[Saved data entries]
====

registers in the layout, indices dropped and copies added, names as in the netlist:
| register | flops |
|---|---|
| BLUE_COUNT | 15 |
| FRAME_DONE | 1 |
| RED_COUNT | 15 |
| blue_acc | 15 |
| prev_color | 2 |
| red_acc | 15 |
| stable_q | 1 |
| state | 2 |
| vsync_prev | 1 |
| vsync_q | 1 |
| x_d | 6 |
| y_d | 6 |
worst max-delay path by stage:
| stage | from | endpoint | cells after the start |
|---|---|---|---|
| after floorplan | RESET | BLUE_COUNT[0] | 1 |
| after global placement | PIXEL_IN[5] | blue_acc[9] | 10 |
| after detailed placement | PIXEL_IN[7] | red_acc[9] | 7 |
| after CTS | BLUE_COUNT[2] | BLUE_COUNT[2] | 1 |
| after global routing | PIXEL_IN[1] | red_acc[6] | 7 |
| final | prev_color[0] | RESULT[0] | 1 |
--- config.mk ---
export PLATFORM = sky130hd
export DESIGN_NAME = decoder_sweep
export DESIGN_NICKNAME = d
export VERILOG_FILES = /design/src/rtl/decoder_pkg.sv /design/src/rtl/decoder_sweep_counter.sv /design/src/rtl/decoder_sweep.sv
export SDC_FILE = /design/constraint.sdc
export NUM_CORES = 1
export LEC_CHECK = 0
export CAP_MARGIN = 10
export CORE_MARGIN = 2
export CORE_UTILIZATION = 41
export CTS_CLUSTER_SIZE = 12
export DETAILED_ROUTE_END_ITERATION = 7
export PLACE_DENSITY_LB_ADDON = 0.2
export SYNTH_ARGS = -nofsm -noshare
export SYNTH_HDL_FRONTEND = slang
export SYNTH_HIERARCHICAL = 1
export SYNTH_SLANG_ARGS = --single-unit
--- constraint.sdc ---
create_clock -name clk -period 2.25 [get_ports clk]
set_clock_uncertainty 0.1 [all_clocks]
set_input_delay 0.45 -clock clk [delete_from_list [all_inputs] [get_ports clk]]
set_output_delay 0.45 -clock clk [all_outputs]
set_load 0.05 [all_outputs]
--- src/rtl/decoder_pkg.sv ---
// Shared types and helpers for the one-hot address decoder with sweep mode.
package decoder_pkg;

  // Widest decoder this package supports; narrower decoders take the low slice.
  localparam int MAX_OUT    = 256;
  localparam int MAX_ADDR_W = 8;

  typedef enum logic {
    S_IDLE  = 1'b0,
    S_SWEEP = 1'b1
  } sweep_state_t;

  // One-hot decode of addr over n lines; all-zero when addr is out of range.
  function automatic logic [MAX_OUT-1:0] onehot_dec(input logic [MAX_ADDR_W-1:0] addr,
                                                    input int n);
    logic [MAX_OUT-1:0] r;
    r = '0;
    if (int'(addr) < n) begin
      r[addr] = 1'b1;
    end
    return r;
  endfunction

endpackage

====

Look above for every line with the word "placement" and copy it.

| after global placement | PIXEL_IN[5] | blue_acc[9] | 10 |
| after detailed placement | PIXEL_IN[7] | red_acc[9] | 7 |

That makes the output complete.